§ **Task directions**
Once the line containing "else per-transfer update" is found in the entries below, restate it and each following line word for word, stopping after the line containing "end else if (csr_write_enable) begin".

§ **Source information**
--- src/rtl/core/sca_pkg.sv ---
`default_nettype none
package sca_pkg;

   // field widths fixed by the interface
   localparam int CHAN_W      = 5;
   localparam int MASK_W      = 32;
   localparam int CNT_W       = 6;
   localparam int DEF_CHANNELS = 32;

   // request transfer
   typedef struct packed {
      logic [CHAN_W-1:0] source_channel;
      logic [MASK_W-1:0] occupied_mask;
   } sca_req_type;

   // result transfer
   typedef struct packed {
      logic              routed;
      logic [CHAN_W-1:0] destination;
      logic              relocated;
   } sca_rsp_type;

   // table update from the decision logic
   typedef struct packed {
      logic              last_we;
      logic              claim_we;
      logic [CHAN_W-1:0] source;
      logic [CHAN_W-1:0] chan;
   } sca_update_type;

endpackage
`default_nettype wire

--- src/rtl/core/sca_tables.sv ---
`default_nettype none
module sca_tables #(
   parameter int CHANNELS = sca_pkg::DEF_CHANNELS
) (
   input  wire logic                        clock,
   input  wire logic                        reset,
   input  wire logic                        csr_write_enable,
   input  wire logic [sca_pkg::CNT_W-1:0]   csr_write_data,
   input  wire sca_pkg::sca_update_type     update,
   input  wire logic [sca_pkg::CHAN_W-1:0]  read_source,
   output logic [sca_pkg::CNT_W-1:0]        count,
   output logic [CHANNELS-1:0]              owner_valid,
   output logic [sca_pkg::CHAN_W-1:0]       owner [CHANNELS],
   output logic [sca_pkg::CHAN_W-1:0]       last_used
);
   import sca_pkg::*;

   localparam int IDX_W = $clog2(CHANNELS);

   logic [CNT_W-1:0]  count_ff;
   logic [CNT_W-1:0]  count_in;
   logic [CHANNELS-1:0] valid_ff;
   logic [CHAN_W-1:0] owner_ff [CHANNELS];
   logic [CHAN_W-1:0] last_ff [CHANNELS];

   // written count saturates at the channel count
   always_comb begin
      if (csr_write_data > CNT_W'(CHANNELS)) begin
         count_in = CNT_W'(CHANNELS);
      end else begin
         count_in = csr_write_data;
      end
   end

   // tables: rebuilt on reset or count write, else per-transfer update
   always_ff @(posedge clock) begin
      if (reset) begin
         count_ff <= '0;
         for (int i = 0; i < CHANNELS; i++) begin
            valid_ff[i] <= 1'b0;
            owner_ff[i] <= '0;
            last_ff[i]  <= CHAN_W'(i);
         end
      end else if (csr_write_enable) begin
         count_ff <= count_in;
         for (int i = 0; i < CHANNELS; i++) begin
            valid_ff[i] <= CNT_W'(i) < count_in;
            owner_ff[i] <= (CNT_W'(i) < count_in) ? CHAN_W'(i) : '0;
            last_ff[i]  <= CHAN_W'(i);
         end
      end else begin
         if (update.claim_we) begin
            valid_ff[update.chan[IDX_W-1:0]] <= 1'b1;
            owner_ff[update.chan[IDX_W-1:0]] <= update.source;
         end
         if (update.last_we) begin
            last_ff[update.source[IDX_W-1:0]] <= update.chan;
         end
      end
   end

   assign count       = count_ff;
   assign owner_valid = valid_ff;
   assign owner       = owner_ff;
   assign last_used   = last_ff[read_source[IDX_W-1:0]];

endmodule
`default_nettype wire

--- src/rtl/core/sca_pick.sv ---
`default_nettype none
module sca_pick #(
   parameter int CHANNELS = sca_pkg::DEF_CHANNELS
) (
   input  wire logic                        req_valid,
   input  wire sca_pkg::sca_req_type        req,
   input  wire logic [sca_pkg::CNT_W-1:0]   count,
   input  wire logic [CHANNELS-1:0]         owner_valid,
   input  wire logic [sca_pkg::CHAN_W-1:0]  owner [CHANNELS],
   input  wire logic [sca_pkg::CHAN_W-1:0]  last_used,
   output sca_pkg::sca_rsp_type             rsp,
   output sca_pkg::sca_update_type          update
);
   import sca_pkg::*;

   localparam int IDX_W = $clog2(CHANNELS);

   // index of the lowest set bit, parallel one-hot isolate and encode
   function automatic logic [CHAN_W-1:0] lowest(input logic [CHANNELS-1:0] v);
      logic [CHANNELS-1:0] iso;
      logic [CHAN_W-1:0]   idx;
      iso = v & (~v + 1'b1);
      idx = '0;
      for (int i = 0; i < CHANNELS; i++) begin
         if (iso[i]) begin
            idx = idx | CHAN_W'(i);
         end
      end
      return idx;
   endfunction

   logic [CHANNELS-1:0] free_vec;
   logic [CHANNELS-1:0] own_vec;
   logic [CHANNELS-1:0] open_vec;
   logic                src_ok;
   logic                sticky;
   logic                found;
   logic [CHAN_W-1:0]   dest;

   // candidate vectors per channel
   always_comb begin
      for (int i = 0; i < CHANNELS; i++) begin
         free_vec[i] = ~req.occupied_mask[i];
         own_vec[i]  = owner_valid[i] && (owner[i] == req.source_channel) && free_vec[i];
         open_vec[i] = !owner_valid[i] && free_vec[i];
      end
   end

   assign src_ok = {1'b0, req.source_channel} < count;
   assign sticky = free_vec[last_used[IDX_W-1:0]];

   // sticky channel, then owned channel, then claim an unowned one
   always_comb begin
      update        = '0;
      update.source = req.source_channel;
      found         = 1'b0;
      dest          = '0;
      priority if (!req_valid || !src_ok) begin
         found = 1'b0;
      end else if (sticky) begin
         found = 1'b1;
         dest  = last_used;
      end else if (|own_vec) begin
         found          = 1'b1;
         dest           = lowest(own_vec);
         update.last_we = 1'b1;
      end else if (|open_vec) begin
         found           = 1'b1;
         dest            = lowest(open_vec);
         update.last_we  = 1'b1;
         update.claim_we = 1'b1;
      end else begin
         found = 1'b0;
      end
      update.chan = dest;
   end

   // result fields
   assign rsp.routed      = found;
   assign rsp.destination = dest;
   assign rsp.relocated   = found && (dest != req.source_channel);

endmodule
`default_nettype wire

--- src/rtl/core/sticky_channel_spill_allocator_unit.sv ---
`default_nettype none
// channel   ports                       direction  handshake
// request   start, busy, req_data       in         start && !busy
// result    rsp_strobe, rsp_data        out        strobe, one cycle
// config    csr_write_enable/_data      in         write enable
//
// one request per cycle; each result passes the input register, then the table
// lookup and priority search into the result register, with the tables updated
// at that same edge
// busy stays low; the receiver cannot stall, so results never back up
// synchronous reset clears the count and rebuilds the tables
module sticky_channel_spill_allocator_unit #(
   parameter int CHANNELS = sca_pkg::DEF_CHANNELS
) (
   input  wire logic                       clock,
   input  wire logic                       reset,
   input  wire logic                       start,
   output logic                            busy,
   input  wire sca_pkg::sca_req_type       req_data,
   output logic                            rsp_strobe,
   output sca_pkg::sca_rsp_type            rsp_data,
   input  wire logic                       csr_write_enable,
   input  wire logic [sca_pkg::CNT_W-1:0]  csr_write_data
);
   import sca_pkg::*;

   logic           req_valid_ff;
   sca_req_type    req_ff;
   logic           rsp_valid_ff;
   sca_rsp_type    rsp_ff;
   sca_rsp_type    rsp_in;
   sca_update_type update;
   logic [CNT_W-1:0]  count;
   logic [CHANNELS-1:0] owner_valid;
   logic [CHAN_W-1:0] owner [CHANNELS];
   logic [CHAN_W-1:0] last_used;

   assign busy = 1'b0;

   // input register
   always_ff @(posedge clock) begin
      if (reset) begin
         req_valid_ff <= 1'b0;
      end else begin
         req_valid_ff <= start && !busy;
      end
      req_ff <= req_data;
   end

   sca_tables #(
      .CHANNELS (CHANNELS)
   ) u_tables (
      .clock            (clock),
      .reset            (reset),
      .csr_write_enable (csr_write_enable),
      .csr_write_data   (csr_write_data),
      .update           (update),
      .read_source      (req_ff.source_channel),
      .count            (count),
      .owner_valid      (owner_valid),
      .owner            (owner),
      .last_used        (last_used)
   );

   sca_pick #(
      .CHANNELS (CHANNELS)
   ) u_pick (
      .req_valid   (req_valid_ff),
      .req         (req_ff),
      .count       (count),
      .owner_valid (owner_valid),
      .owner       (owner),
      .last_used   (last_used),
      .rsp         (rsp_in),
      .update      (update)
   );

   // result register
   always_ff @(posedge clock) begin
      if (reset) begin
         rsp_valid_ff <= 1'b0;
      end else begin
         rsp_valid_ff <= req_valid_ff;
      end
      rsp_ff <= rsp_in;
   end

   assign rsp_strobe = rsp_valid_ff;
   assign rsp_data   = rsp_ff;

endmodule
`default_nettype wire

§ **Exercise solution**
   // tables: rebuilt on reset or count write, else per-transfer update
   always_ff @(posedge clock) begin
      if (reset) begin
         count_ff <= '0;
         for (int i = 0; i < CHANNELS; i++) begin
            valid_ff[i] <= 1'b0;
            owner_ff[i] <= '0;
            last_ff[i]  <= CHAN_W'(i);
         end
      end else if (csr_write_enable) begin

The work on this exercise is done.